In the world of healthcare revenue cycle management (RCM), practices are losing revenue due to simply not having the time and diligence it takes to reconcile and review their revenue cycle process. Leaving money on the table is the last thing you want to do, so here are three areas that the RCM team at SMSC consistently performs. These three key elements are crucial to ensuring financial stability and efficiency for your practice:

1. Charge interface reconciliation. This important step in the revenue cycle process helps confirm that all services provided to patients have been billed. Billing interfaces are typically established and programmed to load into billing systems, so a solid reconciliation process of all billable services is key to keeping a healthy cash flow. We recommend reviewing your interface often – monthly or more – because hospital IT specialists can make changes to the EHR and overlook updating the charge interface. For example, an SMSC client created a new department for mammography services. The interface team overlooked adding the new department to the file causing the billable charges to be missed. These missing mammography charges would have been a considerable loss of revenue if we hadn’t caught the error. If services are not reconciled on a regular basis, it could cause delays in receiving revenue and sometimes even revenue loss due to filing limits with payors.

2. Allowable monitoring. This is the practice of auditing paid claims against the contracted rates with payors. Payor contracts can be very complicated and if the rates are not loaded accurately within the adjudication systems providers can lose revenue. It may seem minor for a claim to be underpaid by a few dollars, but when you couple this with months/years of underpayment it can add up to a significant amount of revenue to the practice.  When analyzing this data, it is important to find the root cause of the underpayments. Change in contract rates, administrative errors, claims submission can all be causes for underpayments. Appealing individual underpaid claims is important; however, trending and identifying the issue on a larger scale can speed up communication and settlement with payors.

3. Denial management. Unpaid claims require constant review. The best way for a practice to avoid denials is to ensure there is an accurate claim submission process that follows payor polices. While many denials can be appealed and paid it is still crucial to find and correct the root cause of the problem. Denial management could include several practices, such as improving your registration process to make sure all insurance information is correct. CPT/ICD coding with appropriate modifiers is critical to submitting a clean claim. Checking eligibility and obtaining authorizations prior to procedures will also highly reduce the risk of denial. Understanding payor policies and coverage will help in consistently submitting clean claims and ensuring your practice is thoroughly paid for services in the quickest and most efficient way possible.
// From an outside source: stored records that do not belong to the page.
--- src/rtl/prog_loader.sv ---
// prog_loader: program RAM writer with opcode check (PROG_LOADER_OPCHECK_EN) and registered read port
module prog_loader #(
    parameter int DEPTH = 16,
    parameter int AW    = 4,
    parameter int OPW   = 4,
    parameter int DW    = 4
) (
    input  logic              clk,
    input  logic              rst_n,
    input  logic              start,
    input  logic              in_valid,
    input  logic [OPW+DW-1:0] in_data,
    input  logic              in_last,
    output logic              in_ready,
    output logic              load_done,
    output logic              err,
    output logic [AW:0]       count,
    input  logic [AW-1:0]     rd_addr,
    output logic [OPW-1:0]    rd_op,
    output logic [DW-1:0]     rd_data
);
    typedef enum logic [1:0] {
        IDLE,
        LOAD,
        DONE
`ifdef PROG_LOADER_OPCHECK_EN
        , ERROR
`endif
    } state_t;

    state_t            state, nstate;
    logic [AW-1:0]     wr_ptr;
    logic [OPW+DW-1:0] mem [DEPTH];
    logic              accept, legal, wr_en;

    assign accept = (state == LOAD) && in_valid && !start;
`ifdef PROG_LOADER_OPCHECK_EN
    assign legal = in_data[OPW+DW-1:DW] <= OPW'(4);
`else
    assign legal = 1'b1;
`endif
    assign wr_en = accept && legal;

    // Next state and state-decoded outputs; start always wins over a word in flight
    always_comb begin
        nstate    = state;
        in_ready  = state == LOAD;
        load_done = state == DONE;
`ifdef PROG_LOADER_OPCHECK_EN
        err       = state == ERROR;
`else
        err       = 1'b0;
`endif
        if (start)
            nstate = LOAD;
`ifdef PROG_LOADER_OPCHECK_EN
        else if (accept && !legal)
            nstate = ERROR;
`endif
        else if (wr_en && (in_last || wr_ptr == AW'(DEPTH - 1)))
            nstate = DONE;
    end

    // State register, write pointer and session word count
    always_ff @(posedge clk or negedge rst_n) begin
        if (!rst_n) begin
            state  <= IDLE;
            wr_ptr <= '0;
            count  <= '0;
        end else begin
            state <= nstate;
            if (start) begin
                wr_ptr <= '0;
                count  <= '0;
            end else if (wr_en) begin
                wr_ptr <= wr_ptr + 1'b1;
                count  <= count + 1'b1;
            end
        end
    end

    // Program RAM write; contents survive reset and restarts
    always_ff @(posedge clk) begin
        if (wr_en)
            mem[wr_ptr] <= in_data;
    end

    // Registered read port; a same-address write this cycle returns the old word
    always_ff @(posedge clk or negedge rst_n) begin
        if (!rst_n) begin
            rd_op   <= '0;
            rd_data <= '0;
        end else begin
            rd_op   <= mem[rd_addr][OPW+DW-1:DW];
            rd_data <= mem[rd_addr][DW-1:0];
        end
    end
endmodule

--- config.mk ---
export PLATFORM = sky130hd
export DESIGN_NAME = prog_loader
export DESIGN_NICKNAME = d
export VERILOG_FILES = /design/src/rtl/prog_loader.sv
export SDC_FILE = /design/constraint.sdc
export NUM_CORES = 1
export LEC_CHECK = 0
export BUFFER_PORTS_ARGS = -buffer_cell sky130_fd_sc_hd__buf_2
export CAP_MARGIN = 20
export CORE_AREA = 4 4 119 121
export CTS_BUF_LIST = sky130_fd_sc_hd__clkbuf_4 sky130_fd_sc_hd__clkbuf_8 sky130_fd_sc_hd__clkbuf_16
export CTS_CLUSTER_SIZE = 10
export DETAILED_ROUTE_END_ITERATION = 8
export DIE_AREA = 0 0 123 125
export PLACE_DENSITY_LB_ADDON = 0.2
export SYNTH_ARGS = -nofsm -noshare
export SYNTH_HDL_FRONTEND = slang
export SYNTH_SLANG_ARGS = --single-unit
--- constraint.sdc ---
create_clock -name clk -period 2.2 [get_ports clk]
set_input_delay 0.22 -clock clk [delete_from_list [all_inputs] [get_ports clk]]
set_output_delay 0.22 -clock clk [all_outputs]
set_load 0.05 [all_outputs]
* Word level (Yosys, flattened, before mapping) *
Memory sizes are Yosys's and may differ from the RTL's. A register that Yosys moved wholly into a read port is not among the register bits.
Index checks and enable logic that the tools add are counted.

operators by class
  add/sub/neg operators = 2
  equality and inequality tests = 3
  multiplexer cells = 8
  reductions and logical operators = 8

operators by type and width
  cell                                                                    count
  5-bit two-way mux                                                       2
  4-bit two-way mux                                                       2
  5-bit by 1-bit adder with 5-bit output (second input constant)          1
  4-bit by 1-bit adder with 4-bit output (second input constant)          1
  4-bit equality test (second input constant)                             1
  2-bit two-way mux                                                       2
  2-bit nonzero test                                                      2
  1-bit logical AND                                                       3
  2-bit by 1-bit equality test with 1-bit output (second input constant)  1
  2-bit equality test (second input constant)                             1
  1-bit zero test                                                         2
  1-bit two-way mux                                                       2
  1-bit logical OR                                                        1

word-level totals
  bits in registers = 11
  RAM bits = 128
  bits of input ports = 17
  output and inout bits = 16
  word-level logic and storage cells = 25
  memories = 1

memories
  name  words  width  read ports  clocked after Yosys merged registers in  write ports  RTL line  text
  mem   16     8      1           1                                        1            33        logic [OPW+DW-1:0] mem [DEPTH];

* Logic depth before layout (Yosys ltp) *
Gate-level depths: netlist (run 1).

  word-level depth = 6
  gate-level depth with buffers = 5
  depth with buffers taken out = 4

* Worst setup path after synthesis (run 1) *
No wires, ideal clock.

  path kind = register to register
  from = register state[1]
  to = memory mem[13][0] (netlist name) (enable)
  data arrival time = 1.397 ns
  required time = 1.830 ns
  slack = 0.433 ns
  stages on the path, launching flop included = 6
  path buffers = 2
  cell sequence = dfrtp_1 and3b_1 clkbuf_1 buf_2 nand2_1 nor2_1

on the way
  longest elaborated chain between the ends = 5

ends and longest elaborated chain
  item                                            RTL line  text
  from (decl)                                     31        state_t state, nstate;
  from (signal assigned)                          71        state <= nstate;
  2-bit by 1-bit equality test with 1-bit output  36        assign accept = (state == LOAD) && in_valid && !start;
  1-bit logical AND (2 in series)                 36
  1-bit two-way mux                               84        if (wr_en)
  1-bit two-way mux (implied by the code)         85        mem[wr_ptr] <= in_data;
  to (decl)                                       33

Every way passes these cells.

* Worst setup path after layout (run 1) *
  from = register state[1]
  to = memory mem[11][5] (netlist name) (enable)

Same word-level chain as after synthesis.

==> metrics.log, run 1 <==
[metrics] number of clock sinks seen by CTS: 147
[metrics] NetSw: 0.00132 W
[metrics] fraction of layout instances using a drive strength above 1: 25.7%
[metrics] count of input and output buffers: 31
[metrics] number of max-cap violations: 0
[metrics] sequential element share of the synthesized area: 74.4%
[metrics] Post-Syn Nets: 313
[metrics] number of DRC markers in iteration 0: 197
[metrics] switching power share of the total: 22.1%
[metrics] cell at the root of the clock tree: sky130_fd_sc_hd__clkbuf_16
[metrics] outcome: finished clean
[metrics] top cell type by total area after synthesis: sky130_fd_sc_hd__edfxtp_1
[metrics] final clock skew: 0.00596 ns
[metrics] leakage power total: 2.36 nW
[metrics] summed instance area of the synthesized netlist: 0.00580 mm²
[metrics] Mapped Avg Cell Area: 19.9 µm²
[metrics] sequential cell fraction of total power: 51.8%
[metrics] Combinational Power Share: 6.5%
[metrics] CP arrival: 2.00 ns
[metrics] Cell Int Power: 0.00465 W
[metrics] number of cells in the design after placement: 497
[metrics] drt total wl: 11,100 µm
[metrics] DRC violation count after routing: 0
[metrics] maximum number of pins on one net before global-route repair: 20
[metrics] Setup-failing EPs final: 0
[metrics] critical path start-end classification: flip-flop to flip-flop
[metrics] Max VDD drop: 0.000409 V
[metrics] total negative setup slack: 0 ns
[metrics] width of the die: 123 µm
[metrics] number of warning messages in the yosys log: 0
[metrics] highest achievable clock rate: 517 MHz
[metrics] worst reg2reg path startpoint: state[1]$_DFFE_PN0P_
[metrics] total power divided by cell area: 890 mW/mm²
[metrics] r2r worst-path depth: 3
[metrics] initial core utilization: 44.3%
[metrics] unrepaired setup endpoints after global routing: no
[metrics] final-layout fill cell count: 1,051
[metrics] Worst slew margin: 52.1%
[metrics] largest cells by area after synthesis: sky130_fd_sc_hd__edfxtp_1 66%, sky130_fd_sc_hd__dfrtp_1 8.2%, sky130_fd_sc_hd__mux4_2 7.0%
[metrics] part of the cycle the worst path needs: 87.9%
[metrics] per-cell via count in the routed design: 5.30
[metrics] category of the worst setup path launch point: flip-flop
[metrics] Worst Max-Slew Pin Slew: 0.717 ns
[metrics] maximum number of buffers from clock root to sink: 2
[metrics] type of element capturing the critical path: flip-flop
[metrics] growth of design area from synthesis to finish: 15.6%
[metrics] CTS tree: built
[metrics] source-to-sink clock delay at the later pin of the worst-skew pair: 0.42 ns
[metrics] Reg2Reg Setup Slack: 0.27 ns
[metrics] die footprint: 0.0154 mm²
[metrics] vias post-DR: 2,807
[metrics] highest-count cells in the layout ignoring fill and taps: 128 x sky130_fd_sc_hd__edfxtp_1, 31 x sky130_fd_sc_hd__buf_2, 19 x sky130_fd_sc_hd__nand2_1, 19 x sky130_fd_sc_hd__dfrtp_1, 18 x sky130_fd_sc_hd__mux4_2
[metrics] required time at the worst-slack endpoint: 2.27 ns
[metrics] Worst-path clk slew: 0.06 ns
[metrics] Tot GR Track Use: 15.6%
[metrics] Min-Delay Endpoint: state[1]$_DFFE_PN0P_
[metrics] floorplan core area: 0.0131 mm²
[metrics] hold violation count in the final report: 0
[metrics] die boundary height: 125 µm
[metrics] vias in the first global route: 2,908
[metrics] #FFs+latches synth: 147
[metrics] proportion of power drawn by the clock network: 41.7%
[metrics] number of cells on the worst hold path: 3
[metrics] count of final max-slew check failures: 0
[metrics] worst hold-check path type: input port to flip-flop
[metrics] detail-routed net length per standard cell: 20.9 µm
[metrics] residual antenna-violating net count after detailed routing: 0
[metrics] H-tree depth: 4
[metrics] reg-to-reg critical path endpoint: mem[11][5]$_DFFE_PP_
[metrics] boundary pin count: 33
[metrics] # diodes: 0
[metrics] final cell count without fillers: 530
[metrics] First-pass DRT Iterations: 5
[metrics] wire length of the first global-routing pass: 17,000 µm
[metrics] post-synthesis instance total: 291
[metrics] Synth top area share: 66.2%
[metrics] count of nets after finishing: 363
[metrics] leading cell type in the layout, fill and taps excluded: sky130_fd_sc_hd__edfxtp_1
[metrics] initial antenna violation count: 0
[metrics] gr ovfl total: 0
[metrics] Top FF cell, synth: sky130_fd_sc_hd__edfxtp_1
[metrics] Post-DP HPWL: 7370 µm
[metrics] final period demand of the worst path: 1.93 ns
[metrics] worst hold start: in_last
[metrics] routability congestion estimate from global placement: 0.727
[metrics] CTS buffer count: 17
[metrics] largest fanout on the critical path: 8
[metrics] post-synth cell types: 34
[metrics] share of async-settable or async-resettable flops after synthesis: 12.9%
[metrics] number of enable-type register cells in the synthesized netlist: 128
[metrics] cell row count: 42
==> power by group through the flow <==
| stage | clock network, W | logic (W) | registers [W] |
|---|---|---|---|
| after detailed placement | 0 | 0.000395 | 0.00315 |
| final | 0.00249 | 0.000386 | 0.00310 |
| after CTS | 0.00253 | 0.000397 | 0.00310 |
| after global placement | 0 | 0.000389 | 0.00315 |
| after global routing | 0.00267 | 0.000421 | 0.00310 |
| after floorplan | 0 | 0.000183 | 0.00322 |
==> cells by family (layout without fill, tap and decap cells) <==
logic type / after synthesis / after routing / share of synthesized area [%]
adders and majority gates: 5 / 5 / 1.08
other: 1 / 1 / 0.0646
muxes: 32 / 32 / 13.3
and+or+nand+nor: 58 / 58 / 5.41
xor gates and xnor gates: 3 / 3 / 0.453
AOI/OAI and AO/OA: 29 / 29 / 3.26
DFF: 147 / 147 / 74.4
buffers and inverters: 16 / 79 / 1.96
==> flip-flops by register name, summed over array words and instances (netlist names) <==
| register | flops |
|---|---|
| mem | 128 |
| rd_data | 4 |
| count | 5 |
| rd_op | 4 |
| wr_ptr | 4 |
| state | 2 |
==> worst max path at each step <==
stage,start,to,slack [ns],depth (start not counted)
after floorplan,state[1]$_DFFE_PN0P_,mem[13][0]$_DFFE_PP_,0.43,5
after global placement,state[1]$_DFFE_PN0P_,mem[11][0]$_DFFE_PP_,0.34,3
after detailed placement,state[1]$_DFFE_PN0P_,mem[11][0]$_DFFE_PP_,0.27,3
after CTS,state[1]$_DFFE_PN0P_,mem[11][1]$_DFFE_PP_,0.24,3
after global routing,state[1]$_DFFE_PN0P_,mem[11][2]$_DFFE_PP_,0.09,3
final,state[1]$_DFFE_PN0P_,mem[11][5]$_DFFE_PP_,0.27,3
==> worst max-delay path: stages, from the launching register on <==
cell and delay (ns):
sky130_fd_sc_hd__dfrtp_1 0.43, sky130_fd_sc_hd__nand3b_1 0.21, sky130_fd_sc_hd__nor4b_1 0.48, sky130_fd_sc_hd__and2_1 0.46
==> metal layers <==
metal,up-vias,wire length (µm),global-route usage [%]
met5,-,0,0
met4,0,168,5.60
met3,17,612,4.65
met2,73,5540,23.7
met1,1434,4760,21.6
li1,1283,-,-
==> cell type report <==
type,count,area (µm²),share of cell area (%)
Tap cell,176,220,3.28
Multi-Input combinational cell,128,1370,20.4
Sequential cell,147,4320,64.4
Clock inverter,12,67.6,1.01
Inverter,2,7.51,0.112
Clock buffer,20,448,6.68
Timing Repair Buffer,45,275,4.10
==> repair_timing <==
item                      in CTS  in global routing
hold endpoints to repair      19                  0
resized for setup              0                  0
buffers inserted               0                  0
hold buffers                   1                  0
==> cells in the mapped netlist, types with 2 or more instances <==
master	number
sky130_fd_sc_hd__mux4_2	18
sky130_fd_sc_hd__dfrtp_1	19
sky130_fd_sc_hd__buf_6	3
sky130_fd_sc_hd__nand3b_1	2
sky130_fd_sc_hd__nor2b_1	5
sky130_fd_sc_hd__inv_1	2
sky130_fd_sc_hd__and2_1	5
sky130_fd_sc_hd__a21oi_1	7
sky130_fd_sc_hd__nand2_1	19
sky130_fd_sc_hd__xor2_1	2
sky130_fd_sc_hd__clkbuf_1	2
sky130_fd_sc_hd__clkdlybuf4s25_2	3
sky130_fd_sc_hd__nand4b_1	3
sky130_fd_sc_hd__mux4_1	14
sky130_fd_sc_hd__and3_1	6
sky130_fd_sc_hd__or3_1	3
sky130_fd_sc_hd__edfxtp_1	128
sky130_fd_sc_hd__buf_4	2
sky130_fd_sc_hd__a22oi_1	16
sky130_fd_sc_hd__o21ai_0	4
sky130_fd_sc_hd__ha_1	5
sky130_fd_sc_hd__nor2_1	8
sky130_fd_sc_hd__buf_2	4
==> stage by stage <==
stage	utilization, %	power (W)	instance area, µm²	hold slack, ns	setup slack, ns
2_1_floorplan	-	0.00340	5800	-0.0756	0.433
3_3_place_gp	47.2	0.00354	6180	0.220	0.339
3_5_place_dp	47.2	0.00355	6180	0.236	0.267
4_1_cts	51.3	0.00602	6710	0.108	0.241
5_1_grt	51.3	0.00619	6710	0.121	0.0885
6_report	51.3	0.00597	6710	0.127	0.266
(Power assumes the default switching activity.)
==> run 2: changes to the inputs <==
CORE_AREA = 2 2 117 119   (was 4 4 119 121)
DIE_AREA = 0 0 119 121   (was 0 0 123 125)
clock period = 2.3 ns   (was 2.2 ns; I/O delays follow)
==> run 2 against run 1 <==
Against the previous run: critical path depth did not move; cell count down 0.75%; worst hold slack improved by 0.026 ns; flip-flop and latch count unchanged; power grew 11%; global-route usage grew 1.9 points; routed wire length up 2.7%; design area up 2.7%; maximum frequency is 6.4% lower; sequential power shrank 5%; non-clock buffer count fell by 4.
==> metrics.log, run 2 (synthesis results as in run 1) <==
[metrics] NetSw: 0.00126 W (-4.6%)
[metrics] maximum number of pins on one net before global-route repair: 24 (+20%)
[metrics] Setup-failing EPs final: 0 (unchanged)
[metrics] Post-DP HPWL: 7510 µm (+2.0%)
[metrics] sum of internal, switching and leakage power: 0.00661 W (+11%)
[metrics] growth of design area from synthesis to finish: 18.7%
[metrics] die footprint: 0.0144 mm² (-6.3%)
[metrics] switching power share of the total: 19.0% (-3.1 points)
[metrics] detail-routed net length per standard cell: 21.6 µm (+3.5%)
[metrics] wire length of the first global-routing pass: 17,500 µm (+3.1%)
[metrics] sequential cell fraction of total power: 44.8% (-7.0 points)
[metrics] H-tree depth: 4 (unchanged)
[metrics] total power divided by cell area: 960 mW/mm² (+7.8%)
[metrics] initial antenna violation count: 0 (unchanged)
[metrics] number of max-cap violations: 0 (unchanged)
[metrics] biggest regs: mem x128, count x5
[metrics] routability congestion estimate from global placement: 0.775 (+6.7%)
[metrics] maximum number of buffers from clock root to sink: 2 (unchanged)
[metrics] unrepaired setup endpoints after global routing: no
[metrics] worst hold-check path type: input port to flip-flop
[metrics] total negative setup slack: 0 ns (unchanged)
[metrics] gr ovfl total: 0 (unchanged)
[metrics] proportion of power drawn by the clock network: 49.6% (+7.9 points)
[metrics] final clock skew: 0.00815 ns (+0.00219 ns)
[metrics] CTS tree: built
[metrics] width of the die: 119 µm (-3.3%)
[metrics] Worst slew margin: 55.9% (+3.8 points)
[metrics] number of DRC markers in iteration 0: 202 (+2.5%)
[metrics] final period demand of the worst path: 2.07 ns (+0.133 ns)
[metrics] highest-count cells in the layout ignoring fill and taps: 128 x sky130_fd_sc_hd__edfxtp_1, 31 x sky130_fd_sc_hd__buf_2, 19 x sky130_fd_sc_hd__nand2_1, 19 x sky130_fd_sc_hd__dfrtp_1, 18 x sky130_fd_sc_hd__mux4_2
[metrics] cell at the root of the clock tree: sky130_fd_sc_hd__clkbuf_16
[metrics] Worst-path clk slew: 0.05 ns (about the same)
[metrics] CP arrival: 2.15 ns (+0.15 ns)
[metrics] DRC violation count after routing: 0 (unchanged)
[metrics] met2 routed WL: 5580 µm (+0.78%)
[metrics] CTS buffer count: 17 (unchanged)
[metrics] part of the cycle the worst path needs: 89.9% (+2.0 points)
[metrics] count of input and output buffers: 31 (unchanged)
[metrics] Worst Max-Slew Pin Slew: 0.660 ns (-0.0572 ns)
[metrics] hold violation count in the final report: 0 (unchanged)
[metrics] source-to-sink clock delay at the later pin of the worst-skew pair: 0.42 ns (about the same)
[metrics] vias post-DR: 2,843 (+1.3%)
[metrics] Combinational Power Share: 5.6% (-0.9 points)
[metrics] count of nets after finishing: 359 (-1.1%)
[metrics] boundary pin count: 33 (unchanged)
[metrics] type of element capturing the critical path: flip-flop
[metrics] die boundary height: 121 µm (-3.2%)
[metrics] First-pass DRT Iterations: 5 (unchanged)
[metrics] uppermost layer routed: met4
[metrics] drt total wl: 11,400 µm (+2.7%)
[metrics] register with the most flip-flops: mem
[metrics] number of clock sinks seen by CTS: 147 (unchanged)
[metrics] required time at the worst-slack endpoint: 2.38 ns (+0.11 ns)
[metrics] fraction of layout instances using a drive strength above 1: 25.1% (-0.56 points)
[metrics] met1 wire length: 4890 µm (+2.6%)
[metrics] Max VDD drop: 0.000426 V (+4.0%)
[metrics] per-cell via count in the routed design: 5.40 (+2.1%)
[metrics] flip-flop count of the largest register after layout: 128 (unchanged)
[metrics] count of final max-slew check failures: 0 (unchanged)
[metrics] fin util: 52.6% (+1.4 points)
[metrics] initial core utilization: 44.3% (unchanged)
[metrics] leakage power total: 2.44 nW (+3.5%)
[metrics] leading cell type in the layout, fill and taps excluded: sky130_fd_sc_hd__edfxtp_1
[metrics] highest achievable clock rate: 484 MHz (-6.4%)
[metrics] critical path start-end classification: flip-flop to flip-flop
[metrics] cell row count: 42 (unchanged)
[metrics] Tot GR Track Use: 17.5% (+1.9 points)
[metrics] Cell Int Power: 0.00535 W (+15%)
[metrics] amount of wire on met3 after detailed routing: 643 µm (+5.1%)
[metrics] category of the worst setup path launch point: flip-flop
[metrics] outcome: finished clean
[metrics] vias in the first global route: 2,971 (+2.2%)
[metrics] residual antenna-violating net count after detailed routing: 0 (unchanged)
[metrics] largest fanout on the critical path: 8 (unchanged)
[metrics] floorplan core area: 0.0131 mm² (unchanged)
[metrics] # diodes: 0 (unchanged)
==> run 2: repair_timing <==
item / 4_1_cts / 5_1_grt
hold buffers: 1 / 0
endpoints found under the hold margin: 19 / 0
setup buffers: 0 / 0
resized for setup: 0 / 0
==> run 2: per-layer routing <==
| metal | up-vias | track usage, % |
|---|---|---|
| met5 | - | 0 |
| met4 | 0 | 8.56 |
| met3 | 22 | 4.23 |
| met2 | 85 | 27.5 |
| met1 | 1460 | 23.0 |
| li1 | 1276 | - |
==> run 2: per-stage QoR <==
step | instance area [µm²] | std cells | hold slack [ns] | setup slack, ns
4_1_cts | 6890 | 526 | 0.134 | 0.248
6_report | 6890 | 526 | 0.153 | 0.233
5_1_grt | 6890 | 526 | 0.176 | 0.00273
3_5_place_dp | 6160 | 493 | 0.218 | 0.269
3_3_place_gp | 6160 | 493 | 0.221 | 0.321
2_1_floorplan | 5800 | 291 | -0.0656 | 0.533
==> run 2: final cells by class <==
class                      count  area, µm²
fill                        1026       6200
sequential                   147       4320
multi-input combinational    128       1370
clock buffer                  20        454
clock inverter                12        258
timing repair buffer          41        258
tap                          176        220
inverter                       2       7.51
==> run 2: worst max-delay path, stage by stage (launching register included) <==
cell and delay (ns):
sky130_fd_sc_hd__dfrtp_1 0.43, sky130_fd_sc_hd__nand3b_1 0.29, sky130_fd_sc_hd__nor4b_1 0.57, sky130_fd_sc_hd__and2_1 0.45
$ cat src/rtl/uart_rx_fifo_1318_if.sv
// Byte-stream and host-read signals between the UART receiver, the receive FIFO and the host.
// The receiver/host side uses the master modport; the FIFO uses the slave modport.
interface uart_rx_fifo_1318_if #(
  parameter int DEPTH_LOG2 = 4,
  parameter int WIDTH      = 8
);
  logic                  Ok_Data_Rx;
  logic [WIDTH-1:0]      Rx_Data_In;
  logic                  Rd_En;
  logic                  Clr_Ovf;
  logic [WIDTH-1:0]      Rd_Data;
  logic                  Rd_Valid;
  logic                  Empty;
  logic                  Full;
  logic [DEPTH_LOG2:0]   Count;
  logic                  Overflow;

  modport master (
    output Ok_Data_Rx, Rx_Data_In, Rd_En, Clr_Ovf,
    input  Rd_Data, Rd_Valid, Empty, Full, Count, Overflow
  );

  modport slave (
    input  Ok_Data_Rx, Rx_Data_In, Rd_En, Clr_Ovf,
    output Rd_Data, Rd_Valid, Empty, Full, Count, Overflow
  );
endinterface

$ cat src/rtl/uart_rx_fifo_1318.sv
// Receive-side circular FIFO: captures one byte per rising edge of Ok_Data_Rx and
// hands bytes to the host through a registered read port with fill-level status.
module uart_rx_fifo_1318 #(
  parameter int DEPTH_LOG2 = 4,
  parameter int WIDTH      = 8
) (
  input logic                Clk_RX,
  input logic                Reset_R,
  uart_rx_fifo_1318_if.slave bus
);
  localparam int DEPTH = 2 ** DEPTH_LOG2;
  localparam logic [DEPTH_LOG2-1:0] PTR_ONE  = DEPTH_LOG2'(1);
  localparam logic [DEPTH_LOG2:0]   CNT_ONE  = (DEPTH_LOG2 + 1)'(1);
  localparam logic [DEPTH_LOG2:0]   CNT_FULL = (DEPTH_LOG2 + 1)'(DEPTH);

  logic [WIDTH-1:0]      mem [DEPTH];
  logic [DEPTH_LOG2-1:0] wr_ptr;
  logic [DEPTH_LOG2-1:0] rd_ptr;
  logic [DEPTH_LOG2:0]   count;
  logic                  ok_d;
  logic                  overflow;
  logic                  rd_valid;
  logic [WIDTH-1:0]      rd_data;

  logic empty;
  logic full;
  logic wr_stb;
  logic rd_go;
  logic wr_acc;
  logic wr_drop;

  assign empty   = (count == '0);
  assign full    = (count == CNT_FULL);
  assign wr_stb  = bus.Ok_Data_Rx & ~ok_d;
  assign rd_go   = bus.Rd_En & ~empty;
  // A read on the same edge frees the slot, so a write at full is still accepted.
  assign wr_acc  = wr_stb & (~full | rd_go);
  assign wr_drop = wr_stb & full & ~rd_go;

  // NOTE: storage has no reset so it maps onto plain RAM; only pointers and count define validity.
  always_ff @(posedge Clk_RX) begin
    if (wr_acc) mem[wr_ptr] <= bus.Rx_Data_In;
  end

  // ok_d resets high so a byte-ready level already present at reset release is ignored.
  // NOTE: all sequential state uses non-blocking assignment so every register sees pre-edge values.
  always_ff @(posedge Clk_RX or negedge Reset_R) begin
    if (!Reset_R) begin
      ok_d     <= 1'b1;
      wr_ptr   <= '0;
      rd_ptr   <= '0;
      count    <= '0;
      overflow <= 1'b0;
      rd_valid <= 1'b0;
      rd_data  <= '0;
    end else begin
      ok_d     <= bus.Ok_Data_Rx;
      rd_valid <= rd_go;

      if (wr_acc) wr_ptr <= wr_ptr + PTR_ONE;

      if (rd_go) begin
        rd_data <= mem[rd_ptr];
        rd_ptr  <= rd_ptr + PTR_ONE;
      end

      case ({wr_acc, rd_go})
        2'b10:   count <= count + CNT_ONE;
        2'b01:   count <= count - CNT_ONE;
        default: count <= count;
      endcase

      // Setting on a dropped byte takes priority over a simultaneous clear.
      if (wr_drop)          overflow <= 1'b1;
      else if (bus.Clr_Ovf) overflow <= 1'b0;
    end
  end

  assign bus.Rd_Data  = rd_data;
  assign bus.Rd_Valid = rd_valid;
  assign bus.Empty    = empty;
  assign bus.Full     = full;
  assign bus.Count    = count;
  assign bus.Overflow = overflow;
endmodule
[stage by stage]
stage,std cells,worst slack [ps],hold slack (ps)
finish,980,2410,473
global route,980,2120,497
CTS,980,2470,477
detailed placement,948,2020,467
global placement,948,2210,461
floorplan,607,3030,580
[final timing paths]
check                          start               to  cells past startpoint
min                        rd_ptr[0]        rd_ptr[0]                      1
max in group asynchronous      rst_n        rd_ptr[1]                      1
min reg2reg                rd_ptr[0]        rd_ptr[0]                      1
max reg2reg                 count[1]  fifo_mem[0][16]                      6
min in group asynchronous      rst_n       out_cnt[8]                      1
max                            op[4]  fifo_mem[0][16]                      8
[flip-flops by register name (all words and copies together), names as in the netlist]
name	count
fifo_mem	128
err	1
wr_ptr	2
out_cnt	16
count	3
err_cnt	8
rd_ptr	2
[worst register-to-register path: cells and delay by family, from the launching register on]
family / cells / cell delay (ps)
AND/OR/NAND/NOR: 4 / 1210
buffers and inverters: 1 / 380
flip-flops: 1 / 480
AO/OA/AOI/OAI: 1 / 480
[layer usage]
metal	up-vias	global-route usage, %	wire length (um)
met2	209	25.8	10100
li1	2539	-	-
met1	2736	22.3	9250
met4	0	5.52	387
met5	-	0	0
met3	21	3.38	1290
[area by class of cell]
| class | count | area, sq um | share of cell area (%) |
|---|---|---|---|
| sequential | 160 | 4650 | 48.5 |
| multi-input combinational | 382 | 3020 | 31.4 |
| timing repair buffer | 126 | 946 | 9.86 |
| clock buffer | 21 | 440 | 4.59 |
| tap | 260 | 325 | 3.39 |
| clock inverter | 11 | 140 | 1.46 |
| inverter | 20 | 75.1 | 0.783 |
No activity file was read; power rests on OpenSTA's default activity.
    Revenue cycle management takes a considerable amount of time, diligence, and knowledge of payor policy, but is unequivocally worth it for the financial gain. By managing your revenue cycle with these three key factors in mind, your practice will be positioned to recover a significant amount of revenue. If your practice could benefit from consistent reconciliation and review of your revenue cycle, reach out to Patty Frechette directly to learn more about how we can support your practice.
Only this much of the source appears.